*** Opening of Given data ***

[config.mk]
export PLATFORM = sky130hd
export DESIGN_NAME = mod_counter_ctrl
export DESIGN_NICKNAME = d
export VERILOG_FILES = /design/src/rtl/mod_counter_ctrl.sv
export SDC_FILE = /design/constraint.sdc
export NUM_CORES = 1
export LEC_CHECK = 0
export CAP_MARGIN = 0
export CORE_MARGIN = 2
export CORE_UTILIZATION = 53
export DETAILED_ROUTE_END_ITERATION = 10
export PLACE_DENSITY = 0.82
export SLEW_MARGIN = 10
export SYNTH_ARGS = -nofsm -noshare
export SYNTH_HDL_FRONTEND = slang
export SYNTH_SLANG_ARGS = --single-unit
export TNS_END_PERCENT = 10
[constraint.sdc]
create_clock -name clk -period 5.2 [get_ports clk]
set_input_delay 1.04 -clock clk [delete_from_list [all_inputs] [get_ports clk]]
set_output_delay 1.04 -clock clk [all_outputs]
set_load 0.02 [all_outputs]
[src/rtl/mod_counter_ctrl.sv]
// Programmable modulus counter controller: accepts (N, reps) commands, counts 0..N-1, pulses wrap/done.
// Optional macro MCC_PAUSE_EN adds a pause input that holds the run.
module mod_counter_ctrl #(
  parameter int WIDTH = 3,
  parameter int REPW  = 4
) (
  input  logic             clk,
  input  logic             reset,
  input  logic             cmd_valid,
  output logic             cmd_ready,
  input  logic [WIDTH-1:0] cmd_mod,
  input  logic [REPW-1:0]  cmd_reps,
  input  logic             stop,
`ifdef MCC_PAUSE_EN
  input  logic             pause,
`endif
  output logic [WIDTH-1:0] count,
  output logic             wrap,
  output logic             done,
  output logic             busy
);

  typedef enum logic {IDLE, RUN} state_t;

  state_t           state_q, state_d;
  logic [WIDTH-1:0] count_q, count_d;
  logic [WIDTH-1:0] term_q, term_d;
  logic [REPW-1:0]  reps_q, reps_d;
  logic [REPW-1:0]  wcnt_q, wcnt_d;
  logic             wrap_q, wrap_d;
  logic             done_q, done_d;
  logic [REPW-1:0]  wcntInc;
  logic             holdRun;

  assign wcntInc = wcnt_q + 1'b1;

`ifdef MCC_PAUSE_EN
  assign holdRun = pause;
`else
  assign holdRun = 1'b0;
`endif

  always_ff @(posedge clk) begin
    if (reset) begin
      state_q <= IDLE;
      count_q <= '0;
      term_q  <= '0;
      reps_q  <= '0;
      wcnt_q  <= '0;
      wrap_q  <= 1'b0;
      done_q  <= 1'b0;
    end else begin
      state_q <= state_d;
      count_q <= count_d;
      term_q  <= term_d;
      reps_q  <= reps_d;
      wcnt_q  <= wcnt_d;
      wrap_q  <= wrap_d;
      done_q  <= done_d;
    end
  end

  // Modulus 0 maps to all-ones terminal because N-1 wraps naturally in WIDTH bits.
  always_comb begin
    state_d = state_q;
    count_d = count_q;
    term_d  = term_q;
    reps_d  = reps_q;
    wcnt_d  = wcnt_q;
    wrap_d  = 1'b0;
    done_d  = 1'b0;
    unique case (state_q)
      IDLE: begin
        count_d = '0;
        if (cmd_valid) begin
          term_d  = cmd_mod - 1'b1;
          reps_d  = cmd_reps;
          wcnt_d  = '0;
          state_d = RUN;
        end
      end
      RUN: begin
        if (stop) begin
          count_d = '0;
          state_d = IDLE;
        end else if (holdRun) begin
          count_d = count_q;
        end else if (count_q != term_q) begin
          count_d = count_q + 1'b1;
        end else begin
          count_d = '0;
          wrap_d  = 1'b1;
          if (reps_q != '0 && wcntInc == reps_q) begin
            done_d  = 1'b1;
            state_d = IDLE;
          end else begin
            wcnt_d = wcntInc;
          end
        end
      end
      default: state_d = IDLE;
    endcase
  end

  assign busy      = (state_q == RUN);
  assign cmd_ready = !busy;
  assign count     = count_q;
  assign wrap      = wrap_q;
  assign done      = done_q;

endmodule

Yosys cells after proc, flatten, opt, wreduce, memory -nomap -nowiden

Index checks and enable logic that the tools add are counted.

Reduce and logical (&&, ||, !) cells: 7
Add/sub/neg operators: 3
Bitwise gates (word level): 1
Equality and inequality tests: 6
Muxes and demuxes: 15
Divide/modulo/power cells: 0
Shift operators: 0
$lt $le $gt $ge: 0
$mul: 0

Operator list:

| operator              | number |
|---|---|
| $mux W4               | 4 |
| $ne A2 B2 Y1 const B  | 4 |
| $pmux W4 S2           | 1 |
| $mux W1               | 6 |
| $mux W3               | 2 |
| $pmux W3 S2           | 1 |
| $add A4 B1 Y4 const B | 1 |
| $eq A4 B4 Y1          | 1 |
| $reduce_and A4 Y1     | 1 |
| $reduce_bool A4 Y1    | 1 |
| $reduce_or A4 Y1      | 1 |
| $add A3 B1 Y3 const B | 1 |
| $ne A3 B3 Y1          | 1 |
| $reduce_or A3 Y1      | 1 |
| $sub A3 B1 Y3 const B | 1 |
| $pmux W1 S2           | 1 |
| $reduce_and A2 Y1     | 1 |
| $logic_and A1 B1 Y1   | 1 |
| $logic_not A1 Y1      | 1 |
| $not A1 Y1            | 1 |

Bits in registers: 17
Bits in latches: 0
Memories kept: 0
Memory bits (read-only): 0
RAM bits: 0

Depth between registers and ports, before layout

Depth after elaboration: 7
Mapped depth: 7

Worst setup path before layout

No wires, ideal clock.

Path kind: input-to-reg
From: input port stop
To: register wcnt_q[0]
Arrival time: 1,922 ps
Stages: 5
Path slack: 3,164 ps
Path through: nand2b_1 > and4b_1 > nor2_1 > a21oi_2 > a2bb2o_4

Word-level cells in the longest chain between the ends: 2

RTL lines:

| element                     | line | source |
|---|---|---|
| start: declaration          | 13   | `input logic stop,` |
| $ne A2 B2 Y1 (no line)      | -    |  |
| $reduce_and A4 Y1 (no line) | -    |  |
| end signal: assignment      | 57   | `wcnt_q <= wcnt_d;` |
| end: declaration            | 29   | `logic [REPW-1:0] wcnt_q, wcnt_d;` |

Every way passes these cells.
A chain may end at the register's enable or synchronous reset.

Worst setup path after layout

From: input port cmd_valid
To: register wcnt_q[0]

Word-level cells in the longest chain between the ends: 2

RTL lines:

| element                     | line | source |
|---|---|---|
| start: declaration          | 9    | `input logic cmd_valid,` |
| $ne A2 B2 Y1 (no line)      | -    |  |
| $reduce_and A4 Y1 (no line) | -    |  |

Every way passes these cells.

==> flow_metrics.env <==
export IMPL_outcome="finished clean"
export IMPL_drv_slew=0
export IMPL_drtAntennaViolNets=0
export IMPL_cts_resized=0
export IMPL_startpoint_type="primary input"
export IMPL_layout_cells_non_filler=133
export IMPL_synth_edf_count=0
export IMPL_rr_worst_depth=6
export IMPL_final_setup_viol_count=0
export IMPL_drt_wl_total_um=1700
export IMPL_postCtsHoldBufs=0
export IMPL_cts_setup_buffers=0
export IMPL_seq_area_um2=340
export IMPL_cp_arrival_ps=2770
export IMPL_ys_seq_area_share_pct=37.3
export IMPL_required_ps=5400
export IMPL_tightest_slew_ps=805
export IMPL_synth_top_area_share_pct=37.3
export IMPL_fin_area_mm2=0.00111
export IMPL_path_delay_family="simple AND/OR/NAND/NOR gates"
export IMPL_cp_cell_sequence="clkdlybuf4s50_1, nor2b_1, nor3_1, a21oi_2, a2bb2o_4"
export IMPL_ir_drop_mv=0.207
export IMPL_synth_area_um2=913
export IMPL_pwr_density_cell_mw_per_mm2=241
export IMPL_wl_per_cell_um=12.8
export IMPL_tritoncts="done"
export IMPL_r2r_start="wcnt_q[0]$_SDFFE_PP0P_"
export IMPL_die_width_um=45.5
export IMPL_slew_headroom_pct=46.2
export IMPL_clk_latency_ps=290
export IMPL_drive_gt1_share_pct=11.1
export IMPL_yosys_warnings=0
export IMPL_nNetsFinal=132
export IMPL_hold_viol_final=0
export IMPL_hpwlAfterDp_um=1310
export IMPL_synthFlopType="dfxtp_1"
export IMPL_cp_end_kind="register"
export IMPL_period_share_pct=49.5
export IMPL_drc=0
export IMPL_placed_cell_area_mm2=0.00108
export IMPL_max_freq_mhz=389
export IMPL_async_reset_ff_share_pct=0
export IMPL_cts_root_buf="clkbuf_4"
export IMPL_most_common_layout_cells="dfxtp_1 (17), clkdlybuf4s50_1 (17), nand2_1 (10), nor2_1 (9), xnor2_1 (8)"
export IMPL_antenna_found_initial=0
export IMPL_grt_pass1_vias=769
export IMPL_endpoint="wcnt_q[0]$_SDFFE_PP0P_"
export IMPL_grt_overflow=0
export IMPL_htree_num_levels=1
export IMPL_syn_mean_instance_area_um2=9.13
export IMPL_numPortBuffers=17
export IMPL_clk_pin_slew_ps=100
export IMPL_fillers=116
export IMPL_routed_via_density=5.75
export IMPL_grt_max_degree=19
export IMPL_initial_core_util_pct=58.6
export IMPL_rsz0062_at_grt="no"
export IMPL_synth_area_leaders="dfxtp_1 (37%), xnor2_1 (7.7%), ha_1 (4.1%)"
export IMPL_num_vias=765
export IMPL_cap_violations=0
export IMPL_setup_tns_ps=0
export IMPL_r2r_slack_ps=3390
export IMPL_critical_path_class="primary input to register"
export IMPL_drt_iter0_drc=13
export IMPL_first_pass_iters=5
export IMPL_die_h_um=45.5
export IMPL_placedCellCount=129
export IMPL_crit_start="cmd_valid"
export IMPL_fp_row_count=14
export IMPL_ys_ff_latch=17
export IMPL_synthToLayoutAreaGrowth_pct=21.6
export IMPL_slowest_delay_ps=650
export IMPL_ios=18
export IMPL_core_mm2=0.00156
export IMPL_cp_num_buf_inv=1
export IMPL_synth_top_area_cell="dfxtp_1"
export IMPL_p_leak_uw=0.000401
export IMPL_numCtsBuffers=3
export IMPL_cts_buffer_depth=2
export IMPL_postLayoutCoreUtil_pct=71.3
export IMPL_critPathSlowestCell="nor2b_1"
export IMPL_hold_ws_ps=496
export IMPL_dieArea_mm2=0.00207
export IMPL_period_needed_ps=2570
export IMPL_place_congestion=0.754
export IMPL_cts_sinks=17
export IMPL_crit_fanout=13
export IMPL_grt_first_pass_wirelength_um=3150
export IMPL_postSynthCellCount=100
export IMPL_syn_nets=114
export IMPL_yosys_cell_types_count=36
export IMPL_diodes=0
export IMPL_clock_skew_ps=5.59
export IMPL_multi_input_comb_area_um2=536
export IMPL_path_depth=5
export IMPL_min_path_type="register to register"
export IMPL_grt_usage_pct=20.9
export IMPL_timing_rr_end="wcnt_q[0]$_SDFFE_PP0P_"
where the power goes:
part	total, µW	internal [µW]	switching, µW
clock network	73.8	29.2	44.6
registers	141	136	5.51
logic	52.4	25.9	26.5
metrics by stage:
stage | power (µW) | setup slack (ps)
after floorplan | 181 | 3160
after detailed placement | 197 | 2320
after global routing | 282 | 2460
final | 267 | 2630
after global placement | 195 | 2370
after CTS | 269 | 2640
worst min path at each step:
stage / from / to / slack (ps) / cells past startpoint
5_1_grt: reps_q[2]$_SDFFE_PP0P_ / reps_q[2]$_SDFFE_PP0P_ / 530 / 2
3_3_place_gp: count[0]$_SDFF_PP0_ / count[0]$_SDFF_PP0_ / 460 / 1
6_report: reps_q[2]$_SDFFE_PP0P_ / reps_q[2]$_SDFFE_PP0P_ / 500 / 2
3_5_place_dp: reps_q[2]$_SDFFE_PP0P_ / reps_q[2]$_SDFFE_PP0P_ / 480 / 2
4_1_cts: reps_q[2]$_SDFFE_PP0P_ / reps_q[2]$_SDFFE_PP0P_ / 500 / 2
2_1_floorplan: reps_q[2]$_SDFFE_PP0P_ / reps_q[2]$_SDFFE_PP0P_ / 460 / 2
synth_stat cells, types with 2 or more instances:
library cell  count
ha_1              3
nand3b_1          2
or2_1             2
clkbuf_1          3
inv_1             3
nor2b_1           2
a211oi_1          3
xnor2_1           8
a21oi_1           4
nor3b_1           3
nand2_1          10
o211ai_1          2
nor3_1            4
dfxtp_1          17
nand2b_1          5
nor2_1            9
sequential cells by signal, summed over array words and instances, names as in the netlist:
| signal | cells |
|---|---|
| wrap | 1 |
| wcnt_q | 4 |
| count | 3 |
| reps_q | 4 |
| term_q | 3 |
| done | 1 |
| busy | 1 |
cell families (layout without fill, tap and decap cells):
group | count (synthesis) | after routing | synth area share (%)
AOI/OAI and AO/OA | 16 | 16 | 13.8
and+or+nand+nor | 43 | 43 | 25.1
adders and majority gates | 3 | 3 | 4.11
muxes | 3 | 3 | 5.20
buffers and inverters | 8 | 25 | 4.11
DFF | 17 | 17 | 37.3
xor gates and xnor gates | 10 | 10 | 10.4
worst min-delay path, delay by kind of cell (launching register included):
family / cells / cell delay, ps
flip-flops: 1 / 350
AND/OR/NAND/NOR: 1 / 60
AO/OA/AOI/OAI: 1 / 50
final cells by class:
type,instances,area share [%]
multi-input cells,75,48.2
flip-flops and latches,17,30.6
repair buffers,17,15.3
clock buffers,3,2.03
well taps,16,1.80
inverters,4,1.35
clock inverters,1,0.676
metal layers:
layer / GRT usage [%] / share of wire [%] / vias up
li1: - / - / 377
met1: 26.0 / 45 / 357
met2: 34.6 / 49 / 27
met3: 3.57 / 4.2 / 4
met4: 10.0 / 1.4 / 0
met5: 0 / 0 / -
(Power assumes the default switching activity.)
[src/rtl/riscv_pkg.sv]
// RV32I encoding constants and field types shared by the decode and encode stages.
package riscv_pkg;

    typedef enum logic [3:0] {
        KIND_ALU     = 4'd0,
        KIND_ALU_IMM = 4'd1,
        KIND_LOAD    = 4'd2,
        KIND_STORE   = 4'd3,
        KIND_BRANCH  = 4'd4,
        KIND_LUI     = 4'd5,
        KIND_AUIPC   = 4'd6,
        KIND_JAL     = 4'd7,
        KIND_JALR    = 4'd8
    } instr_kind_e;

    localparam logic [6:0] OPC_ALU     = 7'b0110011;
    localparam logic [6:0] OPC_ALU_IMM = 7'b0010011;
    localparam logic [6:0] OPC_LOAD    = 7'b0000011;
    localparam logic [6:0] OPC_STORE   = 7'b0100011;
    localparam logic [6:0] OPC_BRANCH  = 7'b1100011;
    localparam logic [6:0] OPC_LUI     = 7'b0110111;
    localparam logic [6:0] OPC_AUIPC   = 7'b0010111;
    localparam logic [6:0] OPC_JAL     = 7'b1101111;
    localparam logic [6:0] OPC_JALR    = 7'b1100111;

    localparam logic [3:0] ALU_ADD  = 4'h0;
    localparam logic [3:0] ALU_SUB  = 4'h1;
    localparam logic [3:0] ALU_SLL  = 4'h2;
    localparam logic [3:0] ALU_SLT  = 4'h3;
    localparam logic [3:0] ALU_SLTU = 4'h4;
    localparam logic [3:0] ALU_XOR  = 4'h5;
    localparam logic [3:0] ALU_SRL  = 4'h6;
    localparam logic [3:0] ALU_SRA  = 4'h7;
    localparam logic [3:0] ALU_OR   = 4'h8;
    localparam logic [3:0] ALU_AND  = 4'h9;
    localparam logic [3:0] BR_BEQ   = 4'hA;
    localparam logic [3:0] BR_BNE   = 4'hB;
    localparam logic [3:0] BR_BLT   = 4'hC;
    localparam logic [3:0] BR_BGE   = 4'hD;
    localparam logic [3:0] BR_BLTU  = 4'hE;
    localparam logic [3:0] BR_BGEU  = 4'hF;

    localparam logic [1:0] MEM_BYTE = 2'b00;
    localparam logic [1:0] MEM_HALF = 2'b01;
    localparam logic [1:0] MEM_WORD = 2'b10;
    localparam logic [1:0] MEM_BAD  = 2'b11;

    localparam logic [31:0] NOP_INSTR = 32'h0000_0013;

    typedef struct packed {
        instr_kind_e kind;
        logic [3:0]  alu_op;
        logic [1:0]  mem_size;
        logic        mem_unsigned;
        logic [4:0]  rd;
        logic [4:0]  rs1;
        logic [4:0]  rs2;
        logic [31:0] imm;
    } instr_fields_t;

    // Register/immediate ALU ops share funct3; branches reuse the upper code range.
    function automatic logic [2:0] alu_funct3(input logic [3:0] op);
        case (op)
            ALU_ADD, ALU_SUB: return 3'b000;
            ALU_SLL:          return 3'b001;
            ALU_SLT:          return 3'b010;
            ALU_SLTU:         return 3'b011;
            ALU_XOR:          return 3'b100;
            ALU_SRL, ALU_SRA: return 3'b101;
            ALU_OR:           return 3'b110;
            ALU_AND:          return 3'b111;
            BR_BEQ:           return 3'b000;
            BR_BNE:           return 3'b001;
            BR_BLT:           return 3'b100;
            BR_BGE:           return 3'b101;
            BR_BLTU:          return 3'b110;
            BR_BGEU:          return 3'b111;
            default:          return 3'b000;
        endcase
    endfunction

endpackage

*** Close of Given data ***

**What to produce**: A single figure is required: the number of lines above in which the word "flops" occurs.

**Response to this task**: 2